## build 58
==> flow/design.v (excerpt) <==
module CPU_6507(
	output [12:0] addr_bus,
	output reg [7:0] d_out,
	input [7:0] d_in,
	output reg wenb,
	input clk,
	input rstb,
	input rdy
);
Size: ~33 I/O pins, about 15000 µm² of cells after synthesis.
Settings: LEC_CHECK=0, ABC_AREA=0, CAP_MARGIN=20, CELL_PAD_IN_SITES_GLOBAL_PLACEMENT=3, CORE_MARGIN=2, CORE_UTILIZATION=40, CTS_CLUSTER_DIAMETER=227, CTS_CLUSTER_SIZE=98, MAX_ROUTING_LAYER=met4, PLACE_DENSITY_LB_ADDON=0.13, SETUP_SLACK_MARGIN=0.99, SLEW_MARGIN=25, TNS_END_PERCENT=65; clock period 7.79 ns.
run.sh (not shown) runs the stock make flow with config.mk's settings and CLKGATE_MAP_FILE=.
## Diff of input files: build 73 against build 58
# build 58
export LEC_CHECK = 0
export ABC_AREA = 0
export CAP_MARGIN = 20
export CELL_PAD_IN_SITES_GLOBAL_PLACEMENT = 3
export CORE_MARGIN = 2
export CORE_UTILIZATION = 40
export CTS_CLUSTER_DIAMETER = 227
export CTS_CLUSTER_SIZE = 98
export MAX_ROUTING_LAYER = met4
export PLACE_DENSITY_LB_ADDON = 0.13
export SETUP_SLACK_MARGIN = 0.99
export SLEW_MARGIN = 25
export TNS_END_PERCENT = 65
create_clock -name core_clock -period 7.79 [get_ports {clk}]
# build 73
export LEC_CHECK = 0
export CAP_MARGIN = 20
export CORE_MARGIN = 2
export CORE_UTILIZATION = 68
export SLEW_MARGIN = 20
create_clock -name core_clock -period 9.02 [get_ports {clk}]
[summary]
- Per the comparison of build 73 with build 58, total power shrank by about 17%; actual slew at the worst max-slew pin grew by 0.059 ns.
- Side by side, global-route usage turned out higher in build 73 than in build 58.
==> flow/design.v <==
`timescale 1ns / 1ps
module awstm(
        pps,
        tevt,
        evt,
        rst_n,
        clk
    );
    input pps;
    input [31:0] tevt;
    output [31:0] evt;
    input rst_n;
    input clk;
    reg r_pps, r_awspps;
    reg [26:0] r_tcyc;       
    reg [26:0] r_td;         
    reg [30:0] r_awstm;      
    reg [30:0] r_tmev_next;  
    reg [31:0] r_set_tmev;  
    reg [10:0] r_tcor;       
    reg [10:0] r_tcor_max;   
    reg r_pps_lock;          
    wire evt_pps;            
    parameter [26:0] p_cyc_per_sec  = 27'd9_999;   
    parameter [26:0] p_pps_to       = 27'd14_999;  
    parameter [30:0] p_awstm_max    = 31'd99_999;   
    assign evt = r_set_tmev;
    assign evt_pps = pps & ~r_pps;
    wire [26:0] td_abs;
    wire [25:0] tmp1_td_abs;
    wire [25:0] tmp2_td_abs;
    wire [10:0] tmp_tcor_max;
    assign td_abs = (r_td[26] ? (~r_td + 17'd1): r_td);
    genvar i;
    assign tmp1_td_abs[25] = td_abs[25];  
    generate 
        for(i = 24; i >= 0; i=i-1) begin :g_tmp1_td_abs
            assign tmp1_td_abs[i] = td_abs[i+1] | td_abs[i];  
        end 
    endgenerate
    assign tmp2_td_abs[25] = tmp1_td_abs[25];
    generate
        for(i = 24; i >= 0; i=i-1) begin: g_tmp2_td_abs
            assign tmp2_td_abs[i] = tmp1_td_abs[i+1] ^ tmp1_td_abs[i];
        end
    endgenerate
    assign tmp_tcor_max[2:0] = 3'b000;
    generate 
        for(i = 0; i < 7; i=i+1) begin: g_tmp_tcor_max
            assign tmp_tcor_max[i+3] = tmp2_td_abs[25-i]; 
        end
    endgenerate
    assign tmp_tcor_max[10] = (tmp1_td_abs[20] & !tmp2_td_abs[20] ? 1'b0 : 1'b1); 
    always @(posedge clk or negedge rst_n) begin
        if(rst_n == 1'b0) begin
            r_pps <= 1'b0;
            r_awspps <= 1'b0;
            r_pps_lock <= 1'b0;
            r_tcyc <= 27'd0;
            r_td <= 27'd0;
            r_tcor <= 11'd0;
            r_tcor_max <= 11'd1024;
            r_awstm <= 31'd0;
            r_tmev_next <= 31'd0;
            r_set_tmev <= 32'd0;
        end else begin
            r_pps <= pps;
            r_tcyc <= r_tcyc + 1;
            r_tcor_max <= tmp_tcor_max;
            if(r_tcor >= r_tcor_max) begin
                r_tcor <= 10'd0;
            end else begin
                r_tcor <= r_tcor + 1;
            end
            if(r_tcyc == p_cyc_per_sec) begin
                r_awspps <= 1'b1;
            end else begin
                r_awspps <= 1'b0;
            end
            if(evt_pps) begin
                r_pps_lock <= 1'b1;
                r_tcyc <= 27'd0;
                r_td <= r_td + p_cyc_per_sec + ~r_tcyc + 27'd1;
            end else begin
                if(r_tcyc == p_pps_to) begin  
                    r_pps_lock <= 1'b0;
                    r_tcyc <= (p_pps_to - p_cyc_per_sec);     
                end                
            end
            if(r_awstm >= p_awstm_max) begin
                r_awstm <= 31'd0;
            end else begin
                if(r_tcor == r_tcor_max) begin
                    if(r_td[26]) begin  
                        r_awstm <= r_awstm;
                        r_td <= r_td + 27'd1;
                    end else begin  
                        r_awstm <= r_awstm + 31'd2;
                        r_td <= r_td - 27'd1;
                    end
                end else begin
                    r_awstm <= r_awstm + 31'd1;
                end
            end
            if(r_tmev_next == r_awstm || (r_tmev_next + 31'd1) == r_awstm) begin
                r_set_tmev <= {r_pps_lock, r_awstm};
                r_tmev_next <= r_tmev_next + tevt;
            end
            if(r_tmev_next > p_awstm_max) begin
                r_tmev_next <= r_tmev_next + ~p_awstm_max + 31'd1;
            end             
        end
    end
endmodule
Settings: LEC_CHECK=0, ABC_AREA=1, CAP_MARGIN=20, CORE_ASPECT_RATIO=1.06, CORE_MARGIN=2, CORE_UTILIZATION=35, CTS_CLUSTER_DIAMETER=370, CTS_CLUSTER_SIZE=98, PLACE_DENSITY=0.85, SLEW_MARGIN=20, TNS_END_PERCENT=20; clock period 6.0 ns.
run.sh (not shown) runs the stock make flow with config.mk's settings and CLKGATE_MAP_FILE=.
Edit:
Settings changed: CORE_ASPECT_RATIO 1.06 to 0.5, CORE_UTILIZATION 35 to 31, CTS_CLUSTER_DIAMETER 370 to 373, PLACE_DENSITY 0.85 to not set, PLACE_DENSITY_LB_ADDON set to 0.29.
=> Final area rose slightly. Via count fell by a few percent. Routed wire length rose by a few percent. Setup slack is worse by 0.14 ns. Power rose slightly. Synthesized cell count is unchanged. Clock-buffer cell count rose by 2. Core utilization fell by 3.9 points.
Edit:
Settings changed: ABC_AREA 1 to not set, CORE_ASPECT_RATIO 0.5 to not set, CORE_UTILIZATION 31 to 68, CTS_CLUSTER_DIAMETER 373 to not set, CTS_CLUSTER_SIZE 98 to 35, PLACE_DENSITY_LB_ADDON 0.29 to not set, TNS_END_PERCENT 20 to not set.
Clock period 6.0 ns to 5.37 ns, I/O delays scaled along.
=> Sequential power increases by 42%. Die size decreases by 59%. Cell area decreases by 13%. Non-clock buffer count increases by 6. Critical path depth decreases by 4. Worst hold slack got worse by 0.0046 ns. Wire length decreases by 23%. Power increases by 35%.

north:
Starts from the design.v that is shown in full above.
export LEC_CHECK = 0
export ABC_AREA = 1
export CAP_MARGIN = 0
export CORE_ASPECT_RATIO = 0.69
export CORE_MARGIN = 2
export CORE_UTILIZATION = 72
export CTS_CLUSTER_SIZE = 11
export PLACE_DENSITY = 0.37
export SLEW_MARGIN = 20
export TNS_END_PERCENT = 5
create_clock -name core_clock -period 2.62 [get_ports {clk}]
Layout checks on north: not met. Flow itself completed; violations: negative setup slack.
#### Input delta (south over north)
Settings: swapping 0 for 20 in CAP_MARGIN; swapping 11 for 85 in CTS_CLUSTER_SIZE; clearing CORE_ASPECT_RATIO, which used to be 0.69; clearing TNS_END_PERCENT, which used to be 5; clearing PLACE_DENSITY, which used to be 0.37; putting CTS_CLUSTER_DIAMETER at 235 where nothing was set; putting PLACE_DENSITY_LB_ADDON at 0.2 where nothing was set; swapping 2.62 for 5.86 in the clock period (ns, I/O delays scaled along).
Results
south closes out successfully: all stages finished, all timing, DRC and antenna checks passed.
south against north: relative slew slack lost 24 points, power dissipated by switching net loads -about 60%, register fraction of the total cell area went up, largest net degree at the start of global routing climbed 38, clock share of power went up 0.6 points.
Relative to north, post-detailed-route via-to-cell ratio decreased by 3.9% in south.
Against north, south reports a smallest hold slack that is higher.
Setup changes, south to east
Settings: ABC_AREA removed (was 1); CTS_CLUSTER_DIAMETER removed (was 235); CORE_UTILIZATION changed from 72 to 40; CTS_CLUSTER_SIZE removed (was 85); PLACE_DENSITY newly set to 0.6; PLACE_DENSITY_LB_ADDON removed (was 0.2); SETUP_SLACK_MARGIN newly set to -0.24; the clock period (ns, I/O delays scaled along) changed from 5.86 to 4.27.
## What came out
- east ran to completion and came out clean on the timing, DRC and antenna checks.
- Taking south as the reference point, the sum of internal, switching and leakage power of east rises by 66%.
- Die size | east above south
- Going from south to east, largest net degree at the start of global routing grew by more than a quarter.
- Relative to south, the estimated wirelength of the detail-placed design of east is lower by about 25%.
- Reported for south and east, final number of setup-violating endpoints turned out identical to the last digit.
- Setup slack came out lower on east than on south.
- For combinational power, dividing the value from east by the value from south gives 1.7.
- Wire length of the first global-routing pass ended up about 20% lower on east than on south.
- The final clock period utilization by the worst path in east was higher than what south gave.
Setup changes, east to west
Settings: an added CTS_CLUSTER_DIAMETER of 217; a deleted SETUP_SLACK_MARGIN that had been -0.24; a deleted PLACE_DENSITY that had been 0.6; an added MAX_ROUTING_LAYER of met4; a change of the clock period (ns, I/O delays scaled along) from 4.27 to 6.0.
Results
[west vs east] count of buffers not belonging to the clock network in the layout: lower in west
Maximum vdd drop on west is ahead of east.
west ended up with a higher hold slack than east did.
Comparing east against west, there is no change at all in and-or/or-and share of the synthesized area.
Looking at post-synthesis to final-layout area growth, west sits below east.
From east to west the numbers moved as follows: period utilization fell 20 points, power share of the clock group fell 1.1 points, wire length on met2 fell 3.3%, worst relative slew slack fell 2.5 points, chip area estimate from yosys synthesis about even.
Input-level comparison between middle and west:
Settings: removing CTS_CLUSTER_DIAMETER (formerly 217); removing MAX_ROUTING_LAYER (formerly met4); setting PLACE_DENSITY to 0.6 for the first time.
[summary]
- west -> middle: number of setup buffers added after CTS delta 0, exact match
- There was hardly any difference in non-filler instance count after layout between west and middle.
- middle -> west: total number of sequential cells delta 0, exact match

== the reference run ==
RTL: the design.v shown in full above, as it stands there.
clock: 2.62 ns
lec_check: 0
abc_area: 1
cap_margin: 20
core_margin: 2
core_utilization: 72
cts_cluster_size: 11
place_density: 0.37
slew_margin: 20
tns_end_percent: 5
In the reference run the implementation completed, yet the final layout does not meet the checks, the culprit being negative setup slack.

EXERCISE BRIEF -> Set down, word for word, only the lines running from the line with "tns_end_percent: 5" to the last line of the listing above. Both of those lines belong in your answer.

WRITTEN ANSWER ->
tns_end_percent: 5
In the reference run the implementation completed, yet the final layout does not meet the checks, the culprit being negative setup slack.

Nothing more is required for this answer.